2.At least two previous blood Phe levels ≥ 400 μmol/L obtained on 2 separate occasions.
3. Previously responded, as assessed by the Investigator, to a BH4 test, if all 3 of the following
criteria are satisfied:
a)The BH4 dose was 20 mg/kg/day.
b)The duration of the test was at least for 24 hours.
c)A 30% decrease in blood Phe levels.
NOTE: If a patient has not undergone a BH4 test prior to Screening, such a test must be performed, (Please refer to the note , section 7.1.1 bullet point #7).
4.Defined level of dietary Phe tolerance consistent with the diagnosis of PKU;
5.Good adherence to dietary treatment, including prescribed dietary Phe restriction and prescribed amounts of Phe-free protein supplements and low-Phe foods.

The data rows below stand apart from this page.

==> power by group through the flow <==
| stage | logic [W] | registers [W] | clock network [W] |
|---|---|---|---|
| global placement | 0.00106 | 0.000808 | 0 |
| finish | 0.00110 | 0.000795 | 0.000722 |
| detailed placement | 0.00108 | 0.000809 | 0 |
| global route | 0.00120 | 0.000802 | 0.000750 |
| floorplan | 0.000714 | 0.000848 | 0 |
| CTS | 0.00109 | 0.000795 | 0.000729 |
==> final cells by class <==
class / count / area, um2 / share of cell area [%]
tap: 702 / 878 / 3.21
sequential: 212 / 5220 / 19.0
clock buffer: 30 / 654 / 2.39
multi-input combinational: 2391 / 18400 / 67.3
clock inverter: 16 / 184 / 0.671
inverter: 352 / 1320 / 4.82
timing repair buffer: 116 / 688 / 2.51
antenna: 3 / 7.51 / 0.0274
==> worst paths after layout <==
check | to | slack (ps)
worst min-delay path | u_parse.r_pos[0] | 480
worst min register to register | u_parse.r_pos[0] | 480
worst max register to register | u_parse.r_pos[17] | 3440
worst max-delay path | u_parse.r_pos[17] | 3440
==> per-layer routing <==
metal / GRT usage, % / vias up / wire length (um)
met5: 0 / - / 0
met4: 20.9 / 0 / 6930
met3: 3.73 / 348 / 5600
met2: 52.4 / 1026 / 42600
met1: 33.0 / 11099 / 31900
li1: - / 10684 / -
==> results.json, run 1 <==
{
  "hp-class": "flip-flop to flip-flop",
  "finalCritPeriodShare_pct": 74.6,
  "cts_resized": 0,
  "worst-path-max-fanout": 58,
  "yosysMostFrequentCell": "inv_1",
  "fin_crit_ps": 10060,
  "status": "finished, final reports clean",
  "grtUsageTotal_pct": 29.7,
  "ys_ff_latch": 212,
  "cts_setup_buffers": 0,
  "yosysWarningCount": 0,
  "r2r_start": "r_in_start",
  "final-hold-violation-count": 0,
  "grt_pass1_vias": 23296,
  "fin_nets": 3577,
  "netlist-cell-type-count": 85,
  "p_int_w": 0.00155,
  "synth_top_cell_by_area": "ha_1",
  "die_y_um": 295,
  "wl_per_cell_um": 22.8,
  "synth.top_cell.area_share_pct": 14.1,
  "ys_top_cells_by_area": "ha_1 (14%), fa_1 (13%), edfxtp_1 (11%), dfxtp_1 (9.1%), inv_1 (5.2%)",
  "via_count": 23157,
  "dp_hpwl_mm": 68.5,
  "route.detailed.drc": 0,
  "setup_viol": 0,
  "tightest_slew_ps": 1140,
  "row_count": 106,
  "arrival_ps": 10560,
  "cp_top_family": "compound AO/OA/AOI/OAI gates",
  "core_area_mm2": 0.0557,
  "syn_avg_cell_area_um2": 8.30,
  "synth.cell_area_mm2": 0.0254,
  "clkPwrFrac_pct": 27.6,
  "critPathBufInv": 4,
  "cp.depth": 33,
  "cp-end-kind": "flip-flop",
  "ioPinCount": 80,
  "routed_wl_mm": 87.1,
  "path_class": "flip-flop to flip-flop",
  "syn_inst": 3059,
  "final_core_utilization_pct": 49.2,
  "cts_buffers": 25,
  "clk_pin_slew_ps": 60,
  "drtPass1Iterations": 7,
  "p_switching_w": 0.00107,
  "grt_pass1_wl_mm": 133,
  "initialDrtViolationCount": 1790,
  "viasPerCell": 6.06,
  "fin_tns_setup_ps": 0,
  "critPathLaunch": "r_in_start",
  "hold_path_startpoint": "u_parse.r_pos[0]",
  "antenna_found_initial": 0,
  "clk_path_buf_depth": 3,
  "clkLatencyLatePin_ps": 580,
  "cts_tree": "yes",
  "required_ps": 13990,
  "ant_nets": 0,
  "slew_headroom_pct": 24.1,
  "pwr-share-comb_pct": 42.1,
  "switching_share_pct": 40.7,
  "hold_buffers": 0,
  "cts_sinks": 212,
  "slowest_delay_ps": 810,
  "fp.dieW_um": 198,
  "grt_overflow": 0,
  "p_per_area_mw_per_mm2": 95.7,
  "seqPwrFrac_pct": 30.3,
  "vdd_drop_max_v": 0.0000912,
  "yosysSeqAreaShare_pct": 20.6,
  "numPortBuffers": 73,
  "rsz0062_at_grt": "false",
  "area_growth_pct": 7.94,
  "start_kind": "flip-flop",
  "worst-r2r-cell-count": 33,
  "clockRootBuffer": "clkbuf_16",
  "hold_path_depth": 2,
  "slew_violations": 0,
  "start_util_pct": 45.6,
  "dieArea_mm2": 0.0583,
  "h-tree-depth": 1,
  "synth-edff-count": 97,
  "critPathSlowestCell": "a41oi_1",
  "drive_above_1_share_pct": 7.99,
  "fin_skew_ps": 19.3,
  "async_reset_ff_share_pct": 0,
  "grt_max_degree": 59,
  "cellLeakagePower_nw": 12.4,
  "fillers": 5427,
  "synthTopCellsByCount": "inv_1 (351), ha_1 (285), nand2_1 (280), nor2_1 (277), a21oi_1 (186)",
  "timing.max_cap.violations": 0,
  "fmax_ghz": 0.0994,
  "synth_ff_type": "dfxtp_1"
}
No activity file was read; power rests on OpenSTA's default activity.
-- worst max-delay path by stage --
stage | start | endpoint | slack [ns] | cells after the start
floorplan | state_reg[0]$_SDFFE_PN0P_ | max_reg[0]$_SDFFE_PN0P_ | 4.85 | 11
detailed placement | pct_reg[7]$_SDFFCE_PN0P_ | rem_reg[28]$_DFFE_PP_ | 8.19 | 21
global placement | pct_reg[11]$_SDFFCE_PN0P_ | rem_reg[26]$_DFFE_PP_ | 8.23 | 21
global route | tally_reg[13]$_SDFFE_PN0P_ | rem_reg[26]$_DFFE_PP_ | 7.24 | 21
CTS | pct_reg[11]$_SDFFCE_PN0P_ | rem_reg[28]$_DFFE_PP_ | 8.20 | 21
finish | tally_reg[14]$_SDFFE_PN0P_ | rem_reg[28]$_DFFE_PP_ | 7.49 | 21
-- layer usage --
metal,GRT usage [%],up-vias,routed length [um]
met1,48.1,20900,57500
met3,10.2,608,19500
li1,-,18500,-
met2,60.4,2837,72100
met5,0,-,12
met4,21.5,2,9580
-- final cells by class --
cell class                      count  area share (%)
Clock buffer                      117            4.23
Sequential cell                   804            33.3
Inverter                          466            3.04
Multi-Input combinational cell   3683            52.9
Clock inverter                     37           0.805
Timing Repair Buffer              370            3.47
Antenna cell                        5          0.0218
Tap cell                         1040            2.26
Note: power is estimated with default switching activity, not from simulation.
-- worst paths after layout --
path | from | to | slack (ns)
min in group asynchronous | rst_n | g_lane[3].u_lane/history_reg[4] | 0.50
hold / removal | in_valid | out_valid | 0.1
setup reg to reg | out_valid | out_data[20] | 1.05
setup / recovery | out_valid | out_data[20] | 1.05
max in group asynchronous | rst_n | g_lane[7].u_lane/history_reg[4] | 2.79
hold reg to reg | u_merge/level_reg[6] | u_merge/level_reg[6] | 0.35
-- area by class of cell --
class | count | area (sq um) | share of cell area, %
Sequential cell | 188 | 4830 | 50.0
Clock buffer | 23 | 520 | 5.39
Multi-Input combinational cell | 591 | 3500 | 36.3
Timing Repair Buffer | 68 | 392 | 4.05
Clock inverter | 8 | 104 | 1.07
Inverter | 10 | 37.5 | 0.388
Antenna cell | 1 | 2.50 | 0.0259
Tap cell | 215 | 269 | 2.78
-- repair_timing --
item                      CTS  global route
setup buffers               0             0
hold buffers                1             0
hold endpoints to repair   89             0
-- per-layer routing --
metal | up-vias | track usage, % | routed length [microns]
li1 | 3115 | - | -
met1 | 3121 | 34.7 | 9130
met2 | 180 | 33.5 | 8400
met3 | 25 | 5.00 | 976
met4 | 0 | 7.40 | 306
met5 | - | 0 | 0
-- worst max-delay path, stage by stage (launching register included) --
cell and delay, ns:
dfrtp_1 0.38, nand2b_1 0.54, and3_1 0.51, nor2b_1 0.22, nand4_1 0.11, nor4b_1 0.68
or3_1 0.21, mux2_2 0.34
==> src/hdl/pin_lock_byte_controller_top_macros.svh <==
// ----------------------------------------------------------------------------
// PIN lock byte controller assertion macros
// Concurrent assertion wrappers that compile away when SYNTHESIS is defined.
// ----------------------------------------------------------------------------
`ifndef PIN_LOCK_BYTE_CONTROLLER_TOP_MACROS_SVH
`define PIN_LOCK_BYTE_CONTROLLER_TOP_MACROS_SVH

`ifndef SYNTHESIS
// Same-cycle implication, disabled while reset is asserted.
`define PLC_ASSERT_IMPLY(label, clk, rst_n, ante, cons) \
    label: assert property (@(posedge clk) disable iff (!(rst_n)) (ante) |-> (cons)) \
        else $error("plc assertion failed: same-cycle implication");
// Next-cycle implication, disabled while reset is asserted.
`define PLC_ASSERT_NEXT(label, clk, rst_n, ante, cons) \
    label: assert property (@(posedge clk) disable iff (!(rst_n)) (ante) |=> (cons)) \
        else $error("plc assertion failed: next-cycle implication");
`else
`define PLC_ASSERT_IMPLY(label, clk, rst_n, ante, cons)
`define PLC_ASSERT_NEXT(label, clk, rst_n, ante, cons)
`endif

`endif

==> src/hdl/plc_pkg.sv <==
// ----------------------------------------------------------------------------
// PIN lock byte controller package
// Shared constants and types for the PIN lock byte controller.
// ----------------------------------------------------------------------------
`timescale 1ns / 1ps

package plc_pkg;

    // Number of bytes in one PIN.
    localparam int PIN_BYTES = 4;
    // Width of the byte position counter inside one PIN group.
    localparam int POS_W = (PIN_BYTES > 1) ? $clog2(PIN_BYTES) : 1;

    localparam int BYTE_W  = 8;
    localparam int LIMIT_W = 4;

    // Command bytes accepted while idle.
    localparam logic [BYTE_W-1:0] CMD_CHECK = 8'h01;
    localparam logic [BYTE_W-1:0] CMD_SET   = 8'h02;

    // Every PIN byte resets to the character '0'.
    localparam logic [BYTE_W-1:0] PIN_RESET_BYTE = 8'h30;

    // Attempt limit after reset.
    localparam logic [LIMIT_W-1:0] LIMIT_RESET = 4'd3;

    typedef enum logic [1:0] {
        MODE_IDLE  = 2'd0,
        MODE_CHECK = 2'd1,
        MODE_SET   = 2'd2
    } t_mode;

    typedef logic [BYTE_W-1:0] t_byte;

endpackage

==> src/hdl/pin_lock_byte_controller_top.sv <==
// ----------------------------------------------------------------------------
// PIN lock byte controller
// Command decoder and PIN compare/store engine driven by received serial bytes.
// ----------------------------------------------------------------------------
// Results: the last byte of a group is held in the input register; its result
// is loaded into the result register when that byte is processed.
// Throughput: one byte per cycle; the input register is held only when the
// byte would produce a result and the result register is full and stalled.
// Reset (i_rst_n low, synchronous): idle mode, failure count zero, PIN set to
// four '0' characters, attempt limit 3, both pipeline registers empty.
`timescale 1ns / 1ps
`include "pin_lock_byte_controller_top_macros.svh"

module pin_lock_byte_controller_top (
    input  logic                         i_clk,
    input  logic                         i_rst_n,
    // Byte input channel.
    input  logic                         i_in_valid,
    output logic                         o_in_stall,
    input  logic [plc_pkg::BYTE_W-1:0]   i_rx_byte,
    // Result output channel.
    output logic                         o_out_valid,
    input  logic                         i_out_stall,
    output logic                         o_reply_byte,
    output logic                         o_unlock_event,
    output logic                         o_alarm_event,
    // Configuration write channel for the attempt limit.
    input  logic                         i_cfg_valid,
    output logic                         o_cfg_ready,
    input  logic [plc_pkg::LIMIT_W-1:0]  i_cfg_data
);
    import plc_pkg::*;

    // ------------------------------------------------------------------
    // Registers
    // ------------------------------------------------------------------
    // Input register: one received byte waiting to be decoded.
    logic               r_in_vld;
    t_byte              r_in_byte;

    // Controller state.
    t_mode              r_mode,      n_mode;
    logic [POS_W-1:0]   r_pos,       n_pos;
    logic               r_mis,       n_mis;
    logic [LIMIT_W-1:0] r_fail,      n_fail;
    t_byte              r_pin [PIN_BYTES];
    t_byte              n_pin [PIN_BYTES];
    logic [LIMIT_W-1:0] r_limit;

    // Result register.
    logic               r_out_vld;
    logic               r_reply;
    logic               r_unlock;
    logic               r_alarm;

    // Decision outputs for the byte held in the input register.
    logic               n_res;
    logic               n_reply;
    logic               n_unlock;
    logic               n_alarm;

    logic               out_free;
    logic               proc_go;
    logic               in_accept;
    logic               last_byte;
    logic               mis_now;
    logic [LIMIT_W-1:0] fail_inc;

    // ------------------------------------------------------------------
    // Handshake
    // ------------------------------------------------------------------
    // The result register can take a new transaction when it is empty or
    // its current transaction leaves this cycle. A byte that produces no
    // result never waits on the output side.
    assign out_free   = !r_out_vld || !i_out_stall;
    assign proc_go    = r_in_vld && (out_free || !n_res);
    assign o_in_stall = r_in_vld && !proc_go;
    assign in_accept  = i_in_valid && !o_in_stall;

    // The limit register is always writable.
    assign o_cfg_ready = 1'b1;

    always_ff @(posedge i_clk) begin
        if (!i_rst_n) begin
            r_in_vld <= 1'b0;
        end else if (in_accept) begin
            r_in_vld <= 1'b1;
        end else if (proc_go) begin
            r_in_vld <= 1'b0;
        end
    end

    always_ff @(posedge i_clk) begin
        if (in_accept) begin
            r_in_byte <= i_rx_byte;
        end
    end

    always_ff @(posedge i_clk) begin
        if (!i_rst_n) begin
            r_limit <= LIMIT_RESET;
        end else if (i_cfg_valid && o_cfg_ready) begin
            r_limit <= i_cfg_data;
        end
    end

    // ------------------------------------------------------------------
    // Decision logic
    // ------------------------------------------------------------------
    // The last byte of a PIN group closes the group; a mismatch on any byte
    // of the group is remembered until then. The failure test uses >= so a
    // limit of zero behaves like one and a lowered limit fires on the next miss.
    assign last_byte = (r_pos == POS_W'(PIN_BYTES - 1));
    assign mis_now   = r_mis || (r_pin[r_pos] != r_in_byte);
    assign fail_inc  = r_fail + LIMIT_W'(1);

    always_comb begin
        n_mode   = r_mode;
        n_pos    = r_pos;
        n_mis    = r_mis;
        n_fail   = r_fail;
        n_pin    = r_pin;
        n_res    = 1'b0;
        n_reply  = 1'b0;
        n_unlock = 1'b0;
        n_alarm  = 1'b0;

        case (r_mode)
            MODE_CHECK: begin
                if (!last_byte) begin
                    n_pos = r_pos + POS_W'(1);
                    n_mis = mis_now;
                end else begin
                    n_pos = '0;
                    n_res = 1'b1;
                    if (mis_now) begin
                        n_mis = 1'b0;
                        if (fail_inc >= r_limit) begin
                            n_fail  = '0;
                            n_mode  = MODE_IDLE;
                            n_alarm = 1'b1;
                        end else begin
                            n_fail = fail_inc;
                        end
                    end else begin
                        n_fail   = '0;
                        n_mode   = MODE_IDLE;
                        n_reply  = 1'b1;
                        n_unlock = 1'b1;
                    end
                end
            end
            MODE_SET: begin
                n_pin[r_pos] = r_in_byte;
                if (!last_byte) begin
                    n_pos = r_pos + POS_W'(1);
                end else begin
                    n_pos   = '0;
                    n_mode  = MODE_IDLE;
                    n_res   = 1'b1;
                    n_reply = 1'b1;
                end
            end
            default: begin
                // Idle: only the two command bytes leave this mode.
                n_mode = MODE_IDLE;
                n_pos  = '0;
                n_mis  = 1'b0;
                if (r_in_byte == CMD_CHECK) begin
                    n_mode = MODE_CHECK;
                end else if (r_in_byte == CMD_SET) begin
                    n_mode = MODE_SET;
                end
            end
        endcase
    end

    // ------------------------------------------------------------------
    // State registers
    // ------------------------------------------------------------------
    always_ff @(posedge i_clk) begin
        if (!i_rst_n) begin
            r_mode <= MODE_IDLE;
            r_pos  <= '0;
            r_mis  <= 1'b0;
            r_fail <= '0;
            for (int k = 0; k < PIN_BYTES; k++) begin
                r_pin[k] <= PIN_RESET_BYTE;
            end
        end else if (proc_go) begin
            r_mode <= n_mode;
            r_pos  <= n_pos;
            r_mis  <= n_mis;
            r_fail <= n_fail;
            r_pin  <= n_pin;
        end
    end

    // ------------------------------------------------------------------
    // Result register
    // ------------------------------------------------------------------
    always_ff @(posedge i_clk) begin
        if (!i_rst_n) begin
            r_out_vld <= 1'b0;
        end else if (out_free) begin
            r_out_vld <= proc_go && n_res;
        end
    end

    always_ff @(posedge i_clk) begin
        if (proc_go && n_res) begin
            r_reply  <= n_reply;
            r_unlock <= n_unlock;
            r_alarm  <= n_alarm;
        end
    end

    assign o_out_valid    = r_out_vld;
    assign o_reply_byte   = r_reply;
    assign o_unlock_event = r_unlock;
    assign o_alarm_event  = r_alarm;

    // ------------------------------------------------------------------
    // Assertions
    // ------------------------------------------------------------------
    `PLC_ASSERT_IMPLY(a_unlock_alarm_excl, i_clk, i_rst_n,
                      o_out_valid, !(o_unlock_event && o_alarm_event))
    `PLC_ASSERT_IMPLY(a_unlock_replies_one, i_clk, i_rst_n,
                      o_out_valid && o_unlock_event, o_reply_byte)
    `PLC_ASSERT_NEXT(a_unlock_to_idle, i_clk, i_rst_n,
                     proc_go && n_unlock, (r_mode == MODE_IDLE) && (r_fail == '0))
    `PLC_ASSERT_IMPLY(a_idle_pos_zero, i_clk, i_rst_n, r_mode == MODE_IDLE, r_pos == '0)

endmodule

6. Maintenance of blood Phe levels within the therapeutic target range of 120-360 μmol/L
(defined as ≥120 to < 360 μmol/L) over a 4-month period prior to Screening, as assessed by
the Investigator. At least, the last 4 values of phenylalanine (either from venous blood or dry
blood spot) should be assessed, out of which 75% should be within the above therapeutic
range.
7.Parent(s) and/or guardian(s) willing to comply with all study procedures, maintain strict adherence to the diet, and willing and able to provide written, signed informed consent after the nature of the study has been explained and prior to any study procedures.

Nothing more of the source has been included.